スタッフ紹介Staff

山本 晋輔

山本 晋輔

山本 晋輔
経歴
1982年
生まれ
2006年
京都工芸繊維大学工芸学部造形工学科 卒業
2008年
京都工芸繊維大学大学院工芸科学研究科
造形工学専攻(博士前期課程) 修了
2012年
立命館大学大学院先端総合学術研究科
先端総合学術専攻(一貫制博士課程) 修了
2012年
ゆう建築設計 入社
2017年
立命館大学衣笠総合研究機構客員研究員
 大学では、重度身体障害者の在宅生活を中心に研究に取り組んできました。
 修士課程では建築計画系の研究室に所属し、難病の筋萎縮性側索硬化症(ALS)の人の在宅生活移行支援と、その生活実態調査に取り組んでいました。ALSの身体は医療と福祉の狭間にあります。この方は、頼れる家族がおらず、施設でも受け入れ先がなかったため、病院を転々とされていました。地域生活を強く望んでおられたため、京都市内の町家を本人に合わせた住居として改修し、設計・施工を行ないました。この取り組みは評価されグッドデザイン賞を受賞しました。この方は現在もその町屋で暮らされています。
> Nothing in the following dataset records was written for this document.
## lane 1
// RandomNumberGenerator
module RandomNumberGenerator(clk, rst, load, key_x, seed_r, seed_g, seed_b, Rout, Gout, Bout, Key_ready);
    input wire clk;
    input wire rst;
    input wire load;                  
    input wire [15:0] key_x;          
    input wire [15:0] seed_r;         
    input wire [15:0] seed_g;
    input wire [15:0] seed_b;
    output reg [7:0] Rout;
    output reg [7:0] Gout;
    output reg [7:0] Bout;
    output reg Key_ready;
    wire Rout_bit;
    wire Gout_bit;
    wire Bout_bit;
    reg[15:0] Rlfsr;
    reg[15:0] Glfsr;
    reg[15:0] Blfsr;
    reg [2:0] bit_count;
    wire Rfeedback_lfsr;
    wire Gfeedback_lfsr;
    wire Bfeedback_lfsr;
    wire Rout_lfsr;
    wire Gout_lfsr;
    wire Bout_lfsr;
    reg signed [15:0] x; 
    reg signed [31:0] x_square; 
    reg signed [31:0] x_mult;  
    reg signed [15:0] x_next;
    wire out_chaotic;
    assign Rfeedback_lfsr = Rlfsr[15] ^ Rlfsr[13] ^ Rlfsr[12] ^ Rlfsr[10]; 
  ...
For scale: ~1200 cells after synthesis, ~140 flip-flops, ~92 I/O pins, ~13000 um^2 of cells after synthesis.
clock: 5.87 ns
lec_check: 0
abc_area: 0
cap_margin: 20
core_margin: 2
core_utilization: 70
cts_cluster_diameter: 201
cts_cluster_size: 36
hold_slack_margin: -0.08
setup_slack_margin: 1.69
slew_margin: 20
run.sh (not shown) runs the stock make flow with config.mk's settings and CLKGATE_MAP_FILE=.
Lane 1 finished all stages; however, its layout fails the closing checks, the failures being setup timing.
`timescale 1ns / 1ps
module servo_handler(
    input  wire clk,
    input  wire en,   
    input  wire rst,
    input  wire [10:0] pid_output,
    output reg  [7:0] servo_l,
    output reg  [7:0] servo_r
    );
reg [7:0] servo_l_nxt;
reg [7:0] servo_r_nxt;
reg [3:0] state,state_nxt;
reg [20:0] counter,counter_nxt;
reg [10:0] pid_buf;
localparam        
    idle              = 3'b000,
    turn_left         = 3'b001,
    turn_right        = 3'b010,
    stop              = 3'b111,
    servo_l_on        = 8'd157,
    servo_r_on        = 8'd137,
    servo_off         = 1'd0;
always @(posedge clk) begin
    if(rst) begin
        servo_l <=0;
        servo_r <=0;
        state   <=0;
        counter <=0;
        pid_buf <=0;
    end
    else if(en) begin
        servo_l <= servo_l_nxt;
        servo_r <= servo_r_nxt;
        state   <= state_nxt;
        counter <= counter_nxt;
        pid_buf <= pid_output;
    end
end
always @(*) begin
    servo_l_nxt = 0;
    servo_r_nxt = 0;
    counter_nxt = 0;
    case (state)
        idle: begin 
            counter_nxt=0;          
            if(pid_buf == 239) begin
                state_nxt =stop;
            end
            else if(pid_buf > 500) begin
                state_nxt=turn_left;
            end  
            else if(pid_buf < 500) begin
                state_nxt=turn_right;
            end
            else begin
                state_nxt=idle;
                servo_l_nxt = servo_l_on;
                servo_r_nxt = servo_r_on; 
            end    
        end      
        turn_right: begin
            counter_nxt=counter+1;
            servo_l_nxt = servo_l_on;
            servo_r_nxt =servo_off;
            if(counter >= pid_buf)
                state_nxt=idle;
            else
                state_nxt=turn_right;
        end
        turn_left: begin
            counter_nxt=counter+1;
            servo_l_nxt = servo_off;
            servo_r_nxt =servo_r_on;
            if(pid_buf < 500 || counter >= pid_buf - 500)
                state_nxt=idle;
            else
                state_nxt=turn_left;
        end
        stop: begin
            servo_l_nxt = servo_off;
            servo_r_nxt =servo_off;
            if(pid_buf == 239)
                state_nxt =stop;
            else 
                state_nxt=idle;
        end     
        default: state_nxt=idle;        
    endcase    
end
endmodule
 博士課程では社会学に転向しました。建築的な視点をベースにしながら、もう少し視野を広げたいと思ったのです。重度の身体障害で医療的ケアも必要となると24時間つききりの介助が必要です。本来プライベートなはずの家という空間で、家族ではない他人と暮らさなければなりません。そこに特に問題意識を持っていました。このときにも別のALSの人に対して実際に支援活動をしながら研究に取り組んでいました。移行先の家探しからはじまり、引越し費用の借り入れなど、保証人や直筆の署名・押印をどうするかこまごましたことで苦労させられたことをよく覚えています。
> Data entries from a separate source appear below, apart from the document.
before:
Design dot_product, start of the top module:
module dot_product (
	input ap_clk,
	input ap_rst,
	output [16-1:0]  	memory_Addr_A,
	output 						memory_EN_A,
	output 						memory_WEN_A,
	output [32-1:0]	memory_Din_A,
	input  [32-1:0] 	memory_Dout_A,
	output [16-1:0]  	memory_Addr_B,
	output 						memory_EN_B,
	output 						memory_WEN_B,
	output [32-1:0]	memory_Din_B,
	input  [32-1:0] 	memory_Dout_B,
	input 						fifo_in_empty_n,
	input  [(3+2+16)-1:0]	fifo_in_dout,
	output 						fifo_in_read,
	input 						fifo_out_full_n,
	output 						fifo_out_write,
	output [(3+2+16)-1:0]	fifo_out_din
);
	wire 						internal_rst;
	wire 						cjob_load_en;
	wire 						cjob_out_en;
	wire [16-1:0] 		job_offset;
datapath #(32) dp(
	.input_a(memory_Dout_A), 
	.input_b(memory_Dout_B), 
	.clk(ap_clk), 
	.rst(internal_rst), 
	.out(memory_Din_A)
);
controller #(16, 100) ctrl(
	.clk(ap_clk),
	.rst(ap_rst),
	.out_rst(internal_rst),
	.ce_0(memory_EN_A),
	.ce_1(memory_EN_B),
	.we_0(memory_WEN_A),
	.we_1(memory_WEN_B),
	.cjob_offset(job_offset),
	.address_0(memory_Addr_A),
	.address_1(memory_Addr_B),
	.fin_buf_empty(fifo_in_empty_n),
	.fin_rd_en(fifo_in_read),
	.fout_buf_full(fifo_out_full_n),
	.fout_wr_en(fifo_out_write),
	.cjob_load_en(cjob_load_en),
	.cjob_out_en(cjob_out_en)
);
cjob_register cjob_reg(
	.clk(ap_clk),
	.rst(ap_rst),
	.load(cjob_load_en),
	.out_en(cjob_out_en),
	.data_in(fifo_in_dout),
	.data_out(fifo_out_din)
);
assign job_offset = fifo_in_dout[16-1:0];
assign memory_Din_B = 0;
endmodule
Size in the first run: ~2400 cells after synthesis, roughly 120 flip-flops, roughly 210 I/O pins, ~0.022 sq mm of cells after synthesis.
make LEC_CHECK=0 CAP_MARGIN=0 CORE_ASPECT_RATIO=0.71 CORE_MARGIN=2 CORE_UTILIZATION=70 SETUP_SLACK_MARGIN=0.83 SLEW_MARGIN=20 finish   # period 4.86 ns
run.sh (not shown) runs the stock make flow with config.mk's settings and CLKGATE_MAP_FILE=.
The final report for before shows a completed flow and a layout that fails verification, specifically setup timing.
Input changes introduced in after (baseline for comparison: before):
# before
export LEC_CHECK = 0
export CAP_MARGIN = 0
export CORE_ASPECT_RATIO = 0.71
export CORE_MARGIN = 2
export CORE_UTILIZATION = 70
export SETUP_SLACK_MARGIN = 0.83
export SLEW_MARGIN = 20
create_clock -name core_clock -period 4.86 [get_ports {ap_clk}]
# after
export LEC_CHECK = 0
export CAP_MARGIN = 0
export CORE_MARGIN = 2
export CORE_UTILIZATION = 70
export CTS_CLUSTER_SIZE = 37
export SETUP_SLACK_MARGIN = 0.03
export SLEW_MARGIN = 20
create_clock -name core_clock -period 6.05 [get_ports {ap_clk}]
- before and after: no clean run
- What the final checks of before revealed, after a flow that finished every stage, was a layout that fails on setup timing.
- Lower endpoint arrival time on the critical path goes to before over after.
- [after] met2 usage in global routing fell 1.2 points relative to before
- Routed wire in after totals less than in before.
- Max summed negative setup slack over all endpoints across before and after: after
- Higher final cell count without fillers goes to before over after.
- Vias: after below before
- The worst setup slack of after is higher than that of before.
- Number of placed instances, taps included (lower): after
- The non-clock buffer count in after was lower than what before gave.
- Core utilization: after lower than before

* * *

The RTL this note starts from:
==> flow/design.v <==
module datapath #(parameter P_WIDTH=32)(
	input [P_WIDTH-1:0] input_a,
	input [P_WIDTH-1:0] input_b,
	input clk,
	input rst,
	output [P_WIDTH-1:0] out
	);
wire [P_WIDTH-1:0] mult_result;
wire [P_WIDTH-1:0] adder_out;
reg [P_WIDTH-1:0] adder_out_reg;
assign mult_result = input_a * input_b;
assign adder_out  = adder_out_reg + mult_result;
assign out = adder_out_reg;
always @(posedge clk)
 if (rst ==1) 
	adder_out_reg <= adder_out;
 else
	adder_out_reg <= 0;
endmodule
module controller #(parameter P_ADDR_WIDTH=8, parameter P_COUNT=100)(
	input clk,
	input rst,
	output reg out_rst,
	output reg ce_0,
	output reg ce_1,
	output reg we_0,
	output reg we_1,
	input  [P_ADDR_WIDTH-1:0] cjob_offset,
	output [P_ADDR_WIDTH-1:0] address_0,
	output [P_ADDR_WIDTH-1:0] address_1,
	input fin_buf_empty,
	output reg fin_rd_en,
	input fout_buf_full,
	output reg fout_wr_en,
	output reg cjob_load_en,
	output reg cjob_out_en
);
parameter IDLE= 7'b0000001,JOB_LOAD= 7'b0000010,  PREP=7'b0000100, PROCESSING = 7'b0001000, WRITE_BACK=7'b0010000, WAIT_Q=7'b0100000, WRITE_Q=7'b1000000;
reg [6:0] curr_state;
reg [6:0] next_state;
reg [P_ADDR_WIDTH-1:0] counter;
reg [P_ADDR_WIDTH-1:0] offset;
always @(curr_state,fin_buf_empty,counter,fout_buf_full)
begin
	next_state=5'b00000;
	case (curr_state)	
		IDLE:
			if(!fin_buf_empty)
				next_state=IDLE;
			else
				next_state=JOB_LOAD;
		JOB_LOAD:
			next_state=PREP;
		PREP:
			next_state=PROCESSING;
		PROCESSING:
			if(counter<P_COUNT-1+offset)			
				next_state = PROCESSING;
			else
				next_state = WRITE_BACK;
		WRITE_BACK:
			next_state=WAIT_Q;
		WAIT_Q:
			if(!fout_buf_full)
				next_state=WAIT_Q;
			else
				next_state=WRITE_Q;
		WRITE_Q:
			next_state=IDLE;
		default:
			next_state=IDLE;
	endcase
end
always @(posedge clk)       
begin
	if(rst==1)
		curr_state <= IDLE;
	else
		curr_state <= next_state;
end
always @(posedge clk)       
begin
	case(curr_state)
		IDLE:	begin
			out_rst<=0;
			ce_0<=0;
			ce_1<=0;
			we_0<=0;
			we_1<=0;
			counter <= 0;
			fin_rd_en<=0;
			fout_wr_en<=0;
			cjob_load_en<=0;
			cjob_out_en<=0;
			offset<=0;
			end
		JOB_LOAD:
			begin
			fin_rd_en<=1;
			cjob_load_en<=1;
			end
		PREP:
			begin
			fin_rd_en<=0;
			ce_0<=1;
			ce_1<=1;
			we_0<=0;
			we_1<=0;
			cjob_load_en<=0;
			counter<=cjob_offset;
			offset<=cjob_offset;
			end
		PROCESSING:
			begin
			cjob_load_en<=0;
			out_rst<=1;
			counter<= counter+1;
			end
		WRITE_BACK:
			begin
			ce_1<=0;
			we_0<=1;
			counter<=counter+P_COUNT;
			end
		WAIT_Q:
			begin
			ce_0<=0;
			counter<=0;
			cjob_out_en<=1;
			end
		WRITE_Q:
			begin
			fout_wr_en<=1;
			cjob_out_en<=1;
			end
		default:
			begin
			end
	endcase
end
assign address_0 = counter<<2;
assign address_1 = (counter+P_COUNT)<<2;
endmodule
module cjob_register #(parameter P_ADDR_WIDTH=16)
(
	input clk,
	input rst,
	input load,
	input out_en,
	input [(3+2+16)-1:0] data_in,
	output reg [(3+2+16)-1:0] data_out
);
reg [(3+2+16)-1:0] current_job;
always @(posedge clk) begin
	if(rst) begin
		data_out = 0;
		current_job = 0;
	end
	else begin
		if (load) current_job = data_in;
		if(out_en) data_out = current_job;
    end
end
endmodule
module dot_product (
	input ap_clk,
	input ap_rst,
	output [16-1:0]  	memory_Addr_A,
	output 						memory_EN_A,
	output 						memory_WEN_A,
	output [32-1:0]	memory_Din_A,
	input  [32-1:0] 	memory_Dout_A,
	output [16-1:0]  	memory_Addr_B,
	output 						memory_EN_B,
	output 						memory_WEN_B,
	output [32-1:0]	memory_Din_B,
	input  [32-1:0] 	memory_Dout_B,
	input 						fifo_in_empty_n,
	input  [(3+2+16)-1:0]	fifo_in_dout,
	output 						fifo_in_read,
	input 						fifo_out_full_n,
	output 						fifo_out_write,
	output [(3+2+16)-1:0]	fifo_out_din
);
	wire 						internal_rst;
	wire 						cjob_load_en;
	wire 						cjob_out_en;
	wire [16-1:0] 		job_offset;
datapath #(32) dp(
	.input_a(memory_Dout_A), 
	.input_b(memory_Dout_B), 
	.clk(ap_clk), 
	.rst(internal_rst), 
	.out(memory_Din_A)
);
controller #(16, 100) ctrl(
	.clk(ap_clk),
	.rst(ap_rst),
	.out_rst(internal_rst),
	.ce_0(memory_EN_A),
	.ce_1(memory_EN_B),
	.we_0(memory_WEN_A),
	.we_1(memory_WEN_B),
	.cjob_offset(job_offset),
	.address_0(memory_Addr_A),
	.address_1(memory_Addr_B),
	.fin_buf_empty(fifo_in_empty_n),
	.fin_rd_en(fifo_in_read),
	.fout_buf_full(fifo_out_full_n),
	.fout_wr_en(fifo_out_write),
	.cjob_load_en(cjob_load_en),
	.cjob_out_en(cjob_out_en)
);
cjob_register cjob_reg(
	.clk(ap_clk),
	.rst(ap_rst),
	.load(cjob_load_en),
	.out_en(cjob_out_en),
	.data_in(fifo_in_dout),
	.data_out(fifo_out_din)
);
assign job_offset = fifo_in_dout[16-1:0];
assign memory_Din_B = 0;
endmodule
Settings: LEC_CHECK=0, CAP_MARGIN=40, CORE_MARGIN=2, CORE_UTILIZATION=72, CTS_CLUSTER_SIZE=39, HOLD_SLACK_MARGIN=0.29, PLACE_DENSITY_LB_ADDON=0.26, SLEW_MARGIN=20; clock period 7.8 ns.
The first run produced a layout that fails on setup timing.
==> next run, changes <==
- CAP_MARGIN: 40 -> 20
- CORE_UTILIZATION: 72 -> 57
- CTS_CLUSTER_SIZE: 39 -> unset
- HOLD_SLACK_MARGIN: 0.29 -> unset
- PLACE_DENSITY_LB_ADDON: 0.26 -> unset
- SETUP_SLACK_MARGIN: unset -> 1.5
- clock period: 7.8 -> 5.98 ns (I/O delays scaled with it)
After rerunning: The new run completed and failed the layout checks on setup timing. Final cell count is higher by 5.4%. Critical path depth is higher by 3. Wire length is lower by 8.0%. Flip-flop count stays the same. Worst hold slack loses 16 ps. Core utilization is lower by 15 points.
==> next run, changes <==
- CORE_UTILIZATION: 57 -> 40
- SETUP_SLACK_MARGIN: 1.5 -> unset
- clock period: 5.98 -> 7.92 ns (I/O delays scaled with it)
The changed run finished with timing, DRC and antenna clean.
Hold slack hardly moves.
Non-clock buffer count is lower by 41.
Setup slack gets better by 1500 ps.
Count of clock-buffer cells in the layout is higher by 2.
==> next run, changes <==
- CORE_UTILIZATION: 40 -> 72
- CTS_CLUSTER_DIAMETER: unset -> 199
- CTS_CLUSTER_SIZE: unset -> 24
- SETUP_SLACK_MARGIN: unset -> 0.63
- clock period: 7.92 -> 5.0 ns (I/O delays scaled with it)
What happened: The new run never finished: it broke off in global routing (ODB-0269). Die size goes down by 44%. Synthesized cell count stays the same. Synthesized area does not change.
==> next run, changes <==
- CORE_ASPECT_RATIO: unset -> 0.52
- CTS_CLUSTER_DIAMETER: 199 -> unset
- CTS_CLUSTER_SIZE: 24 -> unset
- PLACE_DENSITY_LB_ADDON: unset -> 0.01
- SETUP_SLACK_MARGIN: 0.63 -> 1.4
- clock period: 5.0 -> 4.86 ns (I/O delays scaled with it)
The changed run ended with an error in global routing with GRT-0232.
Synthesized cell count is unchanged.
Synthesized area does not change.
Die area barely changes.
 設計事務所では、施設を多く扱っています。施設という場所はその人たちにとって家になりうるのか。なりえないとしたら、その場所で家族ではない人とどう暮らすのがよいのか。そもそも家の捉え方は、時代によっても変わってきますし、聞く人にとっても三者三様です。
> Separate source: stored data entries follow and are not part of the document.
// bitonic_top
module bitonic_top
#(parameter NUM_INPUT = 16, DATA_WIDTH = 8)
(clk, reset, data_in, valid, done, data_out);
Size in the first run: roughly 8500 cells after synthesis, about 260 I/O pins.
clock: 2.75 ns
lec_check: 0
cap_margin: 20
cell_pad_in_sites_global_placement: 2
core_aspect_ratio: 1.17
core_margin: 2
core_utilization: 35
cts_cluster_diameter: 234
gpl_timing_driven: 0
slew_margin: 15
tns_end_percent: 95
run.sh (not shown) runs the stock make flow with config.mk's settings and CLKGATE_MAP_FILE=.
The first run finished with negative setup slack left.
Rerun with:
CELL_PAD_IN_SITES_GLOBAL_PLACEMENT = default   (was 2)
CORE_ASPECT_RATIO = default   (was 1.17)
CORE_UTILIZATION = 72   (was 35)
CTS_CLUSTER_DIAMETER = default   (was 234)
GPL_TIMING_DRIVEN = default   (was 0)
PLACE_DENSITY = 0.95   (was default)
SLEW_MARGIN = 20   (was 15)
TNS_END_PERCENT = default   (was 95)
clock period = 2.45 ns   (was 2.75 ns; I/O delays follow)
=> This time the run did not get past global routing; area after synthesis does not change; synthesized cell count does not change; die size drops by well over a third.
Rerun with:
ABC_AREA = 1   (was default)
CAP_MARGIN = 10   (was 20)
CTS_CLUSTER_DIAMETER = 213   (was default)
CTS_CLUSTER_SIZE = 15   (was default)
PLACE_DENSITY = default   (was 0.95)
clock period = 2.29 ns   (was 2.45 ns; I/O delays follow)
Result: Now the flow finished but fails on negative setup slack. Die area falls by a little under a tenth. Synthesized area falls by a little under a tenth. Synthesized cell count rises by a quarter to a third.

build 45:
bitonic_top again, from the RTL that the note above started with.
Design bitonic_top, start of the top module:
module bitonic_top
#(parameter NUM_INPUT = 16, DATA_WIDTH = 8)
(clk, reset, data_in, valid, done, data_out);
input clk;
input reset;
input [NUM_INPUT * DATA_WIDTH - 1:0] data_in;
input valid;
output done;
output [NUM_INPUT * DATA_WIDTH - 1:0] data_out;
localparam STAGES = $clog2(NUM_INPUT);
localparam ALL_WIDTH = NUM_INPUT * DATA_WIDTH;
wire [ALL_WIDTH - 1:0] stage_data [STAGES:0];
wire [STAGES:0] stage_ready;
assign stage_data[0] = data_in;
assign stage_ready[0] = valid;
assign done = stage_ready[STAGES] == 1;
assign data_out = stage_data[STAGES];
genvar i_stage;
genvar i_block;
generate for(i_stage = 0; i_stage < STAGES; i_stage = i_stage + 1) begin : stages_gen
	localparam BLOCK_COUNT = NUM_INPUT/(2**(i_stage+1));
	localparam BLOCK_DWIDTH = DATA_WIDTH*2**(i_stage+1);
	localparam BLOCK_DEPTH = i_stage + 1;
	wire [BLOCK_COUNT - 1:0] blks_done;
	assign stage_ready[i_stage+1] = &blks_done;
	for(i_block = 0; i_block < BLOCK_COUNT; i_block = i_block + 1) begin
		wire [BLOCK_DWIDTH-1:0] block_in;
		wire [BLOCK_DWIDTH-1:0] block_out;
  ...
Settings: LEC_CHECK=0, CAP_MARGIN=10, CORE_MARGIN=2, CORE_UTILIZATION=72, SETUP_SLACK_MARGIN=0.7, SLEW_MARGIN=20; clock period 2.45 ns.
Build 45: it failed with a tool error in global routing, so there are no final results.
Setup changes, build 45 to build 32
- CAP_MARGIN changed from 10 to 5
- TNS_END_PERCENT newly set to 5
- SETUP_SLACK_MARGIN removed (was 0.7)
- Each of build 45 and build 32 falls short of a clean finish.
- Build 45: it failed with a tool error in global routing, so there are no final results.
- Build 32: flow complete, layout not clean; failing: setup timing
- Diff build 32..build 45 | cell area after technology mapping | negligible
- Per the comparison of build 32 with build 45, area after detailed placement shows a reduction of 1.0%; count of buffers added by post-CTS timing repair for setup shows a reduction of 71; synthesis area per yosys shows no meaningful change; sum of net half-perimeters after detailed placement shows a reduction of 0.87%.
- Re overall die height: no difference whatsoever between build 45 and build 32.
- Worst slack at placement up 0.024 ns in build 32 wrt build 45
## Diff of input files: build 7 against build 32
- an added SETUP_SLACK_MARGIN of 0.2
- an added CTS_CLUSTER_DIAMETER of 397
- an added PLACE_DENSITY_LB_ADDON of 0.0
- an added CTS_CLUSTER_SIZE of 51
- a deleted TNS_END_PERCENT that had been 5
- a change of the clock period (ns, I/O delays scaled along) from 2.45 to 0.661
--- outcome ---
Comparing build 7 and build 32, the higher number of setup buffers added after CTS is on build 7.
Number of synthesized flops with an enable pin came out exactly the same in build 7 and build 32.
On die boundary height, build 7 and build 32 are neck and neck.
Of build 7 and build 32, the higher cell area after placement belongs to build 7.
Build 7 did not run to completion, as it errored out during global routing.
## Diff of input files: build 5 against build 7
- a deleted PLACE_DENSITY_LB_ADDON that had been 0.0
- a deleted CTS_CLUSTER_SIZE that had been 51
- a deleted SETUP_SLACK_MARGIN that had been 0.2
- a deleted CTS_CLUSTER_DIAMETER that had been 397
- a change of CAP_MARGIN from 5 to 20
- a change of CORE_UTILIZATION from 72 to 15
- a change of the clock period (ns, I/O delays scaled along) from 0.661 to 4.23
Notes after the runs:
Build 5 finished end to end and its layout was clean on timing, DRC and antenna.
Build 5 against build 7: number of placed cells counting well taps increased 3212, count of hold-fix buffers inserted at cts essentially unchanged, instance area after placement decreased 11000 um2, number of buffers inserted during clock tree synthesis increased 86, H-tree depth reported by CTS increased 2.
Half-perimeter wire length of the detailed placement result: build 7 and build 5 compared, higher one is build 7
Compared with build 7, in build 5 fraction of the mapped netlist area in adder cells stayed essentially flat, post-CTS repair timing setup buffer count fell by 59.
Height of the chip, build 5 vs build 7: up by more than 100%
Die span in x, build 7 and build 5: larger value in build 5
 しかし、はっきりしていることは、ひとりで生活することは難しく人の手を借りて/使って暮らさなければならない人たちがいることです。それはかならずどこかの場でなされます。その場のあり方は建築だけで答えが出るものでは決してないと考えています。仕事を通してさまざまな立場の方と出会い、考えを深めていければと思っております。